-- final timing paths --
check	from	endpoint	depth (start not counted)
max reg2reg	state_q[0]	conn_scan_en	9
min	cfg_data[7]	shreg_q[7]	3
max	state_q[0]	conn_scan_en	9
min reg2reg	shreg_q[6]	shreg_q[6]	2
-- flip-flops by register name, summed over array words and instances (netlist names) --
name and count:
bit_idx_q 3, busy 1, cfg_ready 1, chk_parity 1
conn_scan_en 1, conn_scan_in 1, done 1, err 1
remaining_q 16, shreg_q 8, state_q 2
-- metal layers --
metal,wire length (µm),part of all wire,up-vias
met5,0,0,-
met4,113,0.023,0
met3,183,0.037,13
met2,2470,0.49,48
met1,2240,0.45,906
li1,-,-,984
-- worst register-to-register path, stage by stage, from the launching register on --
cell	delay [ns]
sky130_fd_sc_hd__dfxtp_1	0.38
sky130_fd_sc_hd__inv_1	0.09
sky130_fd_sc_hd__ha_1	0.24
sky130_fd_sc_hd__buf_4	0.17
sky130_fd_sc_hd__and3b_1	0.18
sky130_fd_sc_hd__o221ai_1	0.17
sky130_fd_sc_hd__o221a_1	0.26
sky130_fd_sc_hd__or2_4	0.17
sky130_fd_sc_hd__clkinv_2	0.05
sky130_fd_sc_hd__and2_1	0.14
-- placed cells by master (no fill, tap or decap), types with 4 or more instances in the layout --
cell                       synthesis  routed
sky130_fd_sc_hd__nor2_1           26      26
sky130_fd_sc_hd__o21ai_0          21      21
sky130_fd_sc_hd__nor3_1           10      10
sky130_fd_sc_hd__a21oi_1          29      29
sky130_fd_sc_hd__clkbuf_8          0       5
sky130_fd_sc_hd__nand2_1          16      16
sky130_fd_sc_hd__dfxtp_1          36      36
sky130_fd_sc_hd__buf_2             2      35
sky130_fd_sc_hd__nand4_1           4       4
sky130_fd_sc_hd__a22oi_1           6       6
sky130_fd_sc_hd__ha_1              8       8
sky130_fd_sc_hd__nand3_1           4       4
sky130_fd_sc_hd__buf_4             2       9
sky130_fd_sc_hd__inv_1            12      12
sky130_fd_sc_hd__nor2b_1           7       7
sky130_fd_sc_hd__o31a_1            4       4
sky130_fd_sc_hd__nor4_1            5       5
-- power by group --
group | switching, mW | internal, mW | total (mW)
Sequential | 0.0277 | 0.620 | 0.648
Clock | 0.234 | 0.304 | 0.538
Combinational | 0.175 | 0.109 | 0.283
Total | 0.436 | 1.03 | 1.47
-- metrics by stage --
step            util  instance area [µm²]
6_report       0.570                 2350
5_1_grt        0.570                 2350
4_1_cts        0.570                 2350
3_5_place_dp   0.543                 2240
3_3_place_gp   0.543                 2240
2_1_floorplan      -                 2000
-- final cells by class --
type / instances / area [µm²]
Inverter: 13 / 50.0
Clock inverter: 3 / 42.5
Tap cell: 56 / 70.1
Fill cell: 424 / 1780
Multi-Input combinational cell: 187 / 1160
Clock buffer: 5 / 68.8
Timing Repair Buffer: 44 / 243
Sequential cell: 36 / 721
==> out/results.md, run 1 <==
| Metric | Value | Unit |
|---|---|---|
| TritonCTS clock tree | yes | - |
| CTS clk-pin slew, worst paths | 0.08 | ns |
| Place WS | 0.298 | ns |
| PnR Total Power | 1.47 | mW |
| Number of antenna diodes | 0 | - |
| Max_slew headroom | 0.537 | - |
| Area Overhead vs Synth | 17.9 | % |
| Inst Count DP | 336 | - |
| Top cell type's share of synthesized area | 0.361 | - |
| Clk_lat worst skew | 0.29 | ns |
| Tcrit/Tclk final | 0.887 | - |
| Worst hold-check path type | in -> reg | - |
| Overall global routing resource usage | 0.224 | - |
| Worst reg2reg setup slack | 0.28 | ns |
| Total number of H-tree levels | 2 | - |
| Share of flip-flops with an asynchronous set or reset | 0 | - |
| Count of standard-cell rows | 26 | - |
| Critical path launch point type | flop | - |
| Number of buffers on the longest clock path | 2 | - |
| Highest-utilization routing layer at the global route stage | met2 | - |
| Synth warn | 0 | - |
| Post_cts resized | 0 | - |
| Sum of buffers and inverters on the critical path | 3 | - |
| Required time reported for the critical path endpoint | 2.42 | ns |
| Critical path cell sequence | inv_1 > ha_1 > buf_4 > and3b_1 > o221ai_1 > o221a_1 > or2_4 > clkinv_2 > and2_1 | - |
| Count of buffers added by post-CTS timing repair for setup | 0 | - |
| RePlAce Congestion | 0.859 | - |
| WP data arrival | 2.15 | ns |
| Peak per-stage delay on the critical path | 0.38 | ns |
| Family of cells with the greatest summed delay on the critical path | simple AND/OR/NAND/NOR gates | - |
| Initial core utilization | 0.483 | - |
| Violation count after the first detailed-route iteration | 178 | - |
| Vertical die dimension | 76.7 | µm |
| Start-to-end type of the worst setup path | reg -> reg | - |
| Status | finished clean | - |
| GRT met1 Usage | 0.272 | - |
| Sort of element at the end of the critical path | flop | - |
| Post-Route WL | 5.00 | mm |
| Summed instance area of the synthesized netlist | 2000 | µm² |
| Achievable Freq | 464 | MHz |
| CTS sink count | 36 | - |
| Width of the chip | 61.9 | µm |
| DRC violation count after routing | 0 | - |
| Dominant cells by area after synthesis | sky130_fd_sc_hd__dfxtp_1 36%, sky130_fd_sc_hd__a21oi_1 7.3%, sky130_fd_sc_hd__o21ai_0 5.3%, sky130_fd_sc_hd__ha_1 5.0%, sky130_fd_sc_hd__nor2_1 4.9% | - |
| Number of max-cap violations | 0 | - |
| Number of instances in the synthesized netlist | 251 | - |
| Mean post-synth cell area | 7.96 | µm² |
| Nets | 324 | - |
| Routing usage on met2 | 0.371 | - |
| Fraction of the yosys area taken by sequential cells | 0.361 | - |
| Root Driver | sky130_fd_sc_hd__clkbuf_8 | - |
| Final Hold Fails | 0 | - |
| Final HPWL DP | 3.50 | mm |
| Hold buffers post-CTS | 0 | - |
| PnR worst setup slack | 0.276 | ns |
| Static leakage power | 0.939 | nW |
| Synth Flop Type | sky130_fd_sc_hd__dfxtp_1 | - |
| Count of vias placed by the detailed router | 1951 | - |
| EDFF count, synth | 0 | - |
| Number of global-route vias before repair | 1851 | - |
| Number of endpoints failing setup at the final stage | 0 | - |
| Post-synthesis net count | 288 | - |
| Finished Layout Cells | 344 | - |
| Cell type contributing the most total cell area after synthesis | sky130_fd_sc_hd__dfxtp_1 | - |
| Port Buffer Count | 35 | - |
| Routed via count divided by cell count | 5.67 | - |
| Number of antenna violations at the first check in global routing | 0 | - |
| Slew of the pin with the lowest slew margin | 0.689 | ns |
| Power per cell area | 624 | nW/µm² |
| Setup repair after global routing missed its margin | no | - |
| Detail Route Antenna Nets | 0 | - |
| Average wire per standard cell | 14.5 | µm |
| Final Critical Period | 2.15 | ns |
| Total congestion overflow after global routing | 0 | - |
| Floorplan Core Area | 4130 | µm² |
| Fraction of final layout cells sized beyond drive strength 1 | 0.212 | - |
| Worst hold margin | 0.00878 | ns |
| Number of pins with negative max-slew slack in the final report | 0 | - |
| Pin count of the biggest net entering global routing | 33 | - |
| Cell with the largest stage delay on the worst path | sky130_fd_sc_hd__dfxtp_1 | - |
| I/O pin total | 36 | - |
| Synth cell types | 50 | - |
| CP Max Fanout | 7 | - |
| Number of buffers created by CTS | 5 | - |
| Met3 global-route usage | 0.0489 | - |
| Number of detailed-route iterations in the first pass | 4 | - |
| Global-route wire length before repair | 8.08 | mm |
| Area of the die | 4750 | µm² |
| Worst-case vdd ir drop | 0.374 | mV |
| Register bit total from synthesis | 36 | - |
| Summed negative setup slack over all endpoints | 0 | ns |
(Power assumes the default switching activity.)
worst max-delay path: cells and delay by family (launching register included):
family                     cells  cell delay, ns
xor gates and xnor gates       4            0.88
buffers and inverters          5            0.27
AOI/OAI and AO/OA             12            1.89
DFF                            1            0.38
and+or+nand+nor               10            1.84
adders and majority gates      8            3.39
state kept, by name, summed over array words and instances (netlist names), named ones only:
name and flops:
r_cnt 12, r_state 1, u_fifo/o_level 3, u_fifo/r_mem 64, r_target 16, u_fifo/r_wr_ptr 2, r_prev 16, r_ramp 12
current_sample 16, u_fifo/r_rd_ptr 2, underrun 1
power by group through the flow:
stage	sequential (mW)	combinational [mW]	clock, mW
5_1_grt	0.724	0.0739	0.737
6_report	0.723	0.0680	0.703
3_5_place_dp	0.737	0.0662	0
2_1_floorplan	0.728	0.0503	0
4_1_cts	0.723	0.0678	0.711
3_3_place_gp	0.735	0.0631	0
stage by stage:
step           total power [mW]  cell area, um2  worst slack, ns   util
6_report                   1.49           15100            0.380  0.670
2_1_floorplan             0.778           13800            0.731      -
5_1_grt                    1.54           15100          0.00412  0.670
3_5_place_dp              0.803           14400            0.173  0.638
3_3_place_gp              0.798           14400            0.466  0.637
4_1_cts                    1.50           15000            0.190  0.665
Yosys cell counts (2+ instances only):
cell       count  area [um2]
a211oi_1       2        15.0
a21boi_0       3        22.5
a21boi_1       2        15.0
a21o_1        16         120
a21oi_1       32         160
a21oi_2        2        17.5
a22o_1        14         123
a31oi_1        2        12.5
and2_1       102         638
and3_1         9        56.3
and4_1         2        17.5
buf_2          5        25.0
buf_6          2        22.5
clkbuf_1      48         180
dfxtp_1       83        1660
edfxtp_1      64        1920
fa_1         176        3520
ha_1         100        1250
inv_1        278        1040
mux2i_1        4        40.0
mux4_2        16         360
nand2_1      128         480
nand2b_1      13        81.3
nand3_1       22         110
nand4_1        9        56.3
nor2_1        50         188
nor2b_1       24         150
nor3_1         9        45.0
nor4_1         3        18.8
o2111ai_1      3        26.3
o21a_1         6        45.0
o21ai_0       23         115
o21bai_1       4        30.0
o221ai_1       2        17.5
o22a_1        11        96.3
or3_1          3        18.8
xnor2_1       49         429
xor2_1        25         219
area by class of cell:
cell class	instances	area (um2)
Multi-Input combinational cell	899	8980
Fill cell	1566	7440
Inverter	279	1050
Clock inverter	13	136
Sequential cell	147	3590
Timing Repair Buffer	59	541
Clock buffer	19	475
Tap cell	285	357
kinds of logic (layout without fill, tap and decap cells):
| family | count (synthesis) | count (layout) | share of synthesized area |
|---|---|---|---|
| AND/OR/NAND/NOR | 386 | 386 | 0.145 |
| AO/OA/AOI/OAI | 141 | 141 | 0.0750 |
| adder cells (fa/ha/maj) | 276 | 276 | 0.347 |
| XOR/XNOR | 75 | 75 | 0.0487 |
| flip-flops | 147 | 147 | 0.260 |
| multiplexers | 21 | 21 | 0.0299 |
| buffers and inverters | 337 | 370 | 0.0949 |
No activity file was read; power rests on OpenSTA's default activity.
[src/rtl/sram_pkg.sv]
// Shared types and constants for the 16-bit external SRAM controller.
// Optional build macro used by sram_ctrl: SRAM_ADDR_CHECK_EN.
package sram_pkg;

  localparam int SRAM_AW = 18;
  localparam int SRAM_DW = 16;

  localparam int DEF_BASE_ADDR   = 1024;
  localparam int DEF_WAIT_CYCLES = 5;

  typedef enum logic [1:0] {
    IDLE = 2'd0,
    LO   = 2'd1,
    HI   = 2'd2,
    DONE = 2'd3
  } sram_state_t;

endpackage

[src/rtl/sram_wait_timer.sv]
// Wait-state counter: clears on i_clr, counts 0..WAIT_CYCLES-1 while enabled,
// then wraps to 0 so the next halfword starts from a fresh count.
module sram_wait_timer
  import sram_pkg::*;
#(
  parameter int WAIT_CYCLES = DEF_WAIT_CYCLES
) (
  input  logic clk,
  input  logic rst,
  input  logic i_clr,
  input  logic i_en,
  output logic o_last
);

  logic [3:0] r_cnt;
  logic       w_last;

  assign w_last = (r_cnt == 4'(WAIT_CYCLES - 1));
  assign o_last = w_last;

  always_ff @(posedge clk or posedge rst) begin
    if (rst) begin
      r_cnt <= '0;
    end else if (i_clr) begin
      r_cnt <= '0;
    end else if (i_en) begin
      r_cnt <= w_last ? 4'd0 : r_cnt + 4'd1;
    end
  end

endmodule
File: src/rtl/target_addr_holder_pkg.sv
// Shared CPU pipeline constants and types used by the pipeline registers.
// Every stage register reads its address width and reset vector from here.
package target_addr_holder_pkg;

  localparam int CPU_ADDR_W = 32;
  localparam logic [CPU_ADDR_W-1:0] CPU_RESET_ADDR = '0;

  typedef logic [CPU_ADDR_W-1:0] cpu_addr_t;

endpackage
`src/rtl/tlul_host_arbiter.sv`:
```
`default_nettype none
// =============================================================================
// tlul_host_arbiter -- two-requester round-robin TL-UL host arbiter, one
// outstanding transaction. Optional D-channel timeout: TLUL_ARB_TIMEOUT_EN.
// Revision: 1.0
// =============================================================================
module tlul_host_arbiter #(
  parameter int AW      = 12,
  parameter int DW      = 32,
  parameter int TIMEOUT = 255
) (
  input  logic          clk_i,
  input  logic          rst_ni,

  input  logic          req0_valid_i,
  input  logic [2:0]    req0_opcode_i,
  input  logic [AW-1:0] req0_address_i,
  input  logic [DW-1:0] req0_data_i,
  output logic          req0_ready_o,

  input  logic          req1_valid_i,
  input  logic [2:0]    req1_opcode_i,
  input  logic [AW-1:0] req1_address_i,
  input  logic [DW-1:0] req1_data_i,
  output logic          req1_ready_o,

  output logic          rsp0_valid_o,
  output logic [DW-1:0] rsp0_data_o,
  output logic          rsp0_error_o,

  output logic          rsp1_valid_o,
  output logic [DW-1:0] rsp1_data_o,
  output logic          rsp1_error_o,

  output logic          a_valid_o,
  input  logic          a_ready_i,
  output logic [2:0]    a_opcode_o,
  output logic [AW-1:0] a_address_o,
  output logic [DW-1:0] a_data_o,
  output logic [1:0]    a_size_o,
  output logic [3:0]    a_mask_o,
  output logic          a_source_o,

  input  logic          d_valid_i,
  output logic          d_ready_o,
  input  logic [DW-1:0] d_data_i,
  input  logic          d_error_i,
  input  logic          d_source_i
);

  typedef enum logic [1:0] {
    IDLE   = 2'd0,
    A_SEND = 2'd1,
    D_WAIT = 2'd2
  } state_e;

  if (TIMEOUT < 1 || TIMEOUT > 255) begin : g_timeout_range
    $error("TIMEOUT must fit the 8-bit response counter");
  end

  state_e        state_q;
  logic          ptr_q;
  logic          idx_q;
  logic [2:0]    opcode_q;
  logic [AW-1:0] address_q;
  logic [DW-1:0] data_q;
  logic          rsp0_valid_q;
  logic          rsp1_valid_q;
  logic [DW-1:0] rsp0_data_q;
  logic [DW-1:0] rsp1_data_q;
  logic          rsp0_error_q;
  logic          rsp1_error_q;

  logic          any_req;
  logic          grant_idx;
  logic          d_match;
  logic          timeout;
  logic          done;
  logic [DW-1:0] done_data;
  logic          done_error;

  assign any_req   = req0_valid_i | req1_valid_i;
  // The pointer only matters when both requesters compete.
  assign grant_idx = (req0_valid_i & req1_valid_i) ? ptr_q : req1_valid_i;
  assign d_match   = d_valid_i & (d_source_i == idx_q);

`ifdef TLUL_ARB_TIMEOUT_EN
  localparam logic [7:0] TIMEOUT_CNT = 8'(TIMEOUT);
  logic [7:0] cnt_q;
  assign timeout = (cnt_q == TIMEOUT_CNT);
`else
  assign timeout = 1'b0;
`endif

  // A matching beat in the same cycle as expiry wins over the timeout.
  assign done       = (state_q == D_WAIT) & (d_match | timeout);
  assign done_data  = d_match ? d_data_i  : '0;
  assign done_error = d_match ? d_error_i : 1'b1;

  always_ff @(posedge clk_i or negedge rst_ni) begin
    if (!rst_ni) begin
      state_q      <= IDLE;
      ptr_q        <= 1'b0;
      idx_q        <= 1'b0;
      opcode_q     <= '0;
      address_q    <= '0;
      data_q       <= '0;
      rsp0_valid_q <= 1'b0;
      rsp1_valid_q <= 1'b0;
      rsp0_data_q  <= '0;
      rsp1_data_q  <= '0;
      rsp0_error_q <= 1'b0;
      rsp1_error_q <= 1'b0;
`ifdef TLUL_ARB_TIMEOUT_EN
      cnt_q        <= 8'd0;
`endif
    end else begin
      rsp0_valid_q <= 1'b0;
      rsp1_valid_q <= 1'b0;
      case (state_q)
        IDLE: begin
          if (any_req) begin
            idx_q     <= grant_idx;
            opcode_q  <= grant_idx ? req1_opcode_i  : req0_opcode_i;
            address_q <= grant_idx ? req1_address_i : req0_address_i;
            data_q    <= grant_idx ? req1_data_i    : req0_data_i;
            state_q   <= A_SEND;
          end
        end
        A_SEND: begin
          if (a_ready_i) begin
            state_q <= D_WAIT;
`ifdef TLUL_ARB_TIMEOUT_EN
            cnt_q   <= 8'd0;
`endif
          end
        end
        D_WAIT: begin
          if (done) begin
            if (idx_q) begin
              rsp1_valid_q <= 1'b1;
              rsp1_data_q  <= done_data;
              rsp1_error_q <= done_error;
            end else begin
              rsp0_valid_q <= 1'b1;
              rsp0_data_q  <= done_data;
              rsp0_error_q <= done_error;
            end
            ptr_q   <= ~idx_q;
            state_q <= IDLE;
          end else begin
`ifdef TLUL_ARB_TIMEOUT_EN
            cnt_q <= cnt_q + 8'd1;
`endif
          end
        end
        default: state_q <= IDLE;
      endcase
    end
  end

  // Acceptance must fall in the grant cycle itself, so ready is decoded, not registered.
  assign req0_ready_o = rst_ni & (state_q == IDLE) & any_req & ~grant_idx;
  assign req1_ready_o = rst_ni & (state_q == IDLE) & any_req &  grant_idx;

  assign rsp0_valid_o = rsp0_valid_q;
  assign rsp0_data_o  = rsp0_data_q;
  assign rsp0_error_o = rsp0_error_q;
  assign rsp1_valid_o = rsp1_valid_q;
  assign rsp1_data_o  = rsp1_data_q;
  assign rsp1_error_o = rsp1_error_q;

  assign a_valid_o   = (state_q == A_SEND);
  assign a_opcode_o  = opcode_q;
  assign a_address_o = address_q;
  assign a_data_o    = data_q;
  assign a_size_o    = 2'b10;
  assign a_mask_o    = 4'hF;
  assign a_source_o  = idx_q;

  assign d_ready_o   = (state_q == D_WAIT);

endmodule
`default_nettype wire

```
**config.mk**
```make
export PLATFORM = sky130hd
export DESIGN_NAME = pattern_sequencer
export DESIGN_NICKNAME = d
export VERILOG_FILES = /design/src/rtl/pattern_sequencer_pkg.sv /design/src/rtl/pattern_sequencer_bit_strobe_gen.sv /design/src/rtl/pattern_sequencer.sv
export SDC_FILE = /design/constraint.sdc
export NUM_CORES = 1
export LEC_CHECK = 0
export CAP_MARGIN = 15
export CORE_MARGIN = 1
export CORE_UTILIZATION = 40
export DETAILED_ROUTE_END_ITERATION = 7
export REMOVE_ABC_BUFFERS = 1
export SLEW_MARGIN = 15
export SYNTH_ARGS = -nofsm -noshare
export SYNTH_HDL_FRONTEND = slang
export SYNTH_SLANG_ARGS = --single-unit
```
**constraint.sdc**
```tcl
create_clock -name clk -period 5.1 [get_ports clk]
set_clock_uncertainty 0.2 [all_clocks]
set_input_delay 1.02 -clock clk [delete_from_list [all_inputs] [get_ports clk]]
set_output_delay 1.02 -clock clk [all_outputs]
set_load 0.01 [all_outputs]
```
**src/rtl/pattern_sequencer_pkg.sv**
```systemverilog
// Shared types and constants for the pattern sequencer and its bit-rate divider.
package pattern_sequencer_pkg;
   typedef enum logic [1:0] {IDLE, SHIFT, SETTLE, DONE} state_t;
   localparam int DIV_DEFAULT = 4;
endpackage

```
**src/rtl/pattern_sequencer_bit_strobe_gen.sv**
```systemverilog
// Bit-rate divider: counts 0..DIV-1 and flags the last cycle of each serial bit.
module bit_strobe_gen #(
   parameter int DIV = pattern_sequencer_pkg::DIV_DEFAULT
) (
   input  logic clk,
   input  logic rst,
   input  logic clear,
   output logic strobe
);
   localparam int CW = $clog2(DIV);

   logic [CW-1:0] cnt_q, cnt_d;

   always_comb begin
      strobe = (cnt_q == CW'(DIV - 1));
      cnt_d  = (clear || strobe) ? '0 : cnt_q + 1'b1;
   end

   always_ff @(posedge clk or posedge rst) begin
      if (rst) cnt_q <= '0;
      else     cnt_q <= cnt_d;
   end
endmodule

```
**src/rtl/pattern_sequencer.sv**
```systemverilog
// Streams up to 8 pattern bits LSB-first into a sequence detector, one bit per
// DIV clocks with a strobe per bit, and counts detector hits during the run.
module pattern_sequencer
   import pattern_sequencer_pkg::*;
#(
   parameter int DIV = DIV_DEFAULT
) (
   input  logic       clk,
   input  logic       rst,
   input  logic       start,
   input  logic [7:0] pattern,
   input  logic [2:0] nbits,
   input  logic       det,
   output logic       ser_data,
   output logic       ser_strobe,
   output logic       busy,
   output logic       done,
   output logic [3:0] match_cnt
);
   state_t     state_q, state_d;
   logic [7:0] pat_q, pat_d;
   logic [2:0] nb_q, nb_d;
   logic [2:0] idx_q, idx_d;
   logic [3:0] match_q, match_d;
   logic       samp_q, samp_d;
   logic       strobe;
   logic       clear;

   // The divider only runs in SHIFT, so it sits at zero entering every run.
   assign clear = (state_q != SHIFT);

   bit_strobe_gen #(.DIV(DIV)) u_div (
      .clk   (clk),
      .rst   (rst),
      .clear (clear),
      .strobe(strobe)
   );

   always_comb begin
      state_d = state_q;
      pat_d   = pat_q;
      nb_d    = nb_q;
      idx_d   = idx_q;
      match_d = match_q;
      samp_d  = strobe && (state_q == SHIFT);

      // det is looked at one cycle after each strobe, giving the detector time to update.
      if (samp_q && det && (match_q < 4'd8)) match_d = match_q + 4'd1;

      case (state_q)
         IDLE: begin
            if (start) begin
               pat_d   = pattern;
               nb_d    = nbits;
               idx_d   = '0;
               match_d = '0;
               state_d = SHIFT;
            end
         end
         SHIFT: begin
            if (strobe) begin
               if (idx_q == nb_q) state_d = SETTLE;
               else               idx_d   = idx_q + 3'd1;
            end
         end
         SETTLE:  state_d = DONE;
         DONE:    state_d = IDLE;
         default: state_d = IDLE;
      endcase
   end

   always_ff @(posedge clk or posedge rst) begin
      if (rst) begin
         state_q <= IDLE;
         pat_q   <= '0;
         nb_q    <= '0;
         idx_q   <= '0;
         match_q <= '0;
         samp_q  <= 1'b0;
      end else begin
         state_q <= state_d;
         pat_q   <= pat_d;
         nb_q    <= nb_d;
         idx_q   <= idx_d;
         match_q <= match_d;
         samp_q  <= samp_d;
      end
   end

   assign ser_data   = (state_q == SHIFT) && pat_q[idx_q];
   assign ser_strobe = (state_q == SHIFT) && strobe;
   assign busy       = (state_q != IDLE);
   assign done       = (state_q == DONE);
   assign match_cnt  = match_q;
endmodule

```
==> impl_metrics.toml <==
[run_status]
outcome = "complete, but fails checks"
failed_checks = "DRC"

[worst_setup_path]
worstReg2RegEnd = "state_q[1]"
criticalPathCategory = "reg2out"
worst-path-max-fanout = 7
crit_family = "multiplexers"
ff2ff_setup_slack_ps = 3010
crit_path_end_kind = "primary output"
source_of_the_worst_register_to_register_timing_path = "state_q[0]"
timing.critical_path.cells = "mux4_2 -> mux2i_1 -> nor2_1 -> clkdlybuf4s50_1"
worst-endpoint-required_ps = 3880
r2r_worst_path_depth = 5
cp_num_buf_inv = 1
timing.critical_path.from_type = "register"
worst_path_max_delay_cell = "sky130_fd_sc_hd__dfrtp_1"
slowest_delay_ps = 590
critPathArrivalTime_ps = 2100

[sta]
setup-violations-final = 0
finalCriticalPeriod_ps = 3320
holdWs_ps = 250
timing.setup.tns_ps = 0
finalMaxSlewViolations = 0
period_share_pct = 65.0
timing_worst_slew_pin_value_ps = 860
max_clock_freq_mhz = 302
hold_violations = 0
timing.max_slew.rel_slack_pct = 42.6
worst_slack_ps = 1780
setup_repair_after_global_routing_missed_its_margin = "false"

[clock_tree]
tritoncts_num_sinks = 23
tritoncts_buffer_count = 3
cts_tree = "built"
clkLatencyLatePin_ps = 300
cts.hold.buffers_added = 0
ctsLongestPathBuffers = 2
cts_root_buf = "sky130_fd_sc_hd__clkbuf_4"
cts_htree_levels = 1
post_cts_resize_count = 0
cts_setup_buffers = 0
clkSlewWorstSetupHoldPaths_ps = 130

[global_routing]
groute.usage.overall_pct = 15.0
number_of_antenna_violations_at_the_first_check_in_global_routing = 0
first_global_vias = 857
total_congestion_overflow = 0
grt_pass1_wl_mm = 3.73
grt_start_max_net_pins = 24

[floorplanning]
die_width_um = 57.1
boundaryPins = 23
core_area_um2 = 2830
fp_rows = 19
dieArea_um2 = 3260
die_h_um = 57.1
start_util_pct = 43.0

[placed_design]
dp.final_hpwl_mm = 1.53
placement.io_buffers = 22
routabilityCongestion = 0.832
post_placement_setup_slack_ps = 2110
post_dp_cell_area_um2 = 1450

[synthesis]
ys_top_cells_by_area = "sky130_fd_sc_hd__dfrtp_1 47%, sky130_fd_sc_hd__mux2_1 10%, sky130_fd_sc_hd__ha_1 7.2%"
yosysWarnings = 0
synth.lib_cells_used.distinct = 33
yosys.area.top_type = "sky130_fd_sc_hd__dfrtp_1"
seq_area_frac_synth_pct = 47.3
yosysTopAreaCellShare_pct = 47.3
synthesis.area_um2 = 1220
synth_area_per_cell_um2 = 12.5
synth_seq_cells = 23
synth_cells = 97

[hold_path]
hold_class = "reg2reg"
holdPathStages = 1
hold_path.startpoint = "u_div.cnt_q[0]"
timing.hold.worst_endpoint = "u_div.cnt_q[0]"

[finish]
insertedDiodeCount = 0
fill_cells = 257
drive_above_1_share_pct = 10.1
number_of_nets_in_the_layout = 142
area_growth_pct = 21.5
final_cell_area_um2 = 1480

[drt]
route.antenna.remaining_nets = 0
drcViolationCount = 4
num_vias = 790
wl_per_cell_um = 13.5
avgViaCountPerCell = 5.27
firstDrtPassIters = 6
first_iter_violations = 23
drt-total-wl_mm = 2.03

[pwr]
leakagePower_nw = 0.671
max-vdd-ir-drop_mv = 0.271
power_per_cell_area_nw_per_um2 = 498
design_power_total_mw = 0.736

[flow_run]
maxCapViolCount = 0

▶ [Task description] Looking at the data above, return every line from the one with "8.08 | mm |" down to the one with "worst max-delay path: cells", exactly and inclusively.

▶ [Response to this task]
| Global-route wire length before repair | 8.08 | mm |
| Area of the die | 4750 | µm² |
| Worst-case vdd ir drop | 0.374 | mV |
| Register bit total from synthesis | 36 | - |
| Summed negative setup slack over all endpoints | 0 | ns |
(Power assumes the default switching activity.)
worst max-delay path: cells and delay by family (launching register included):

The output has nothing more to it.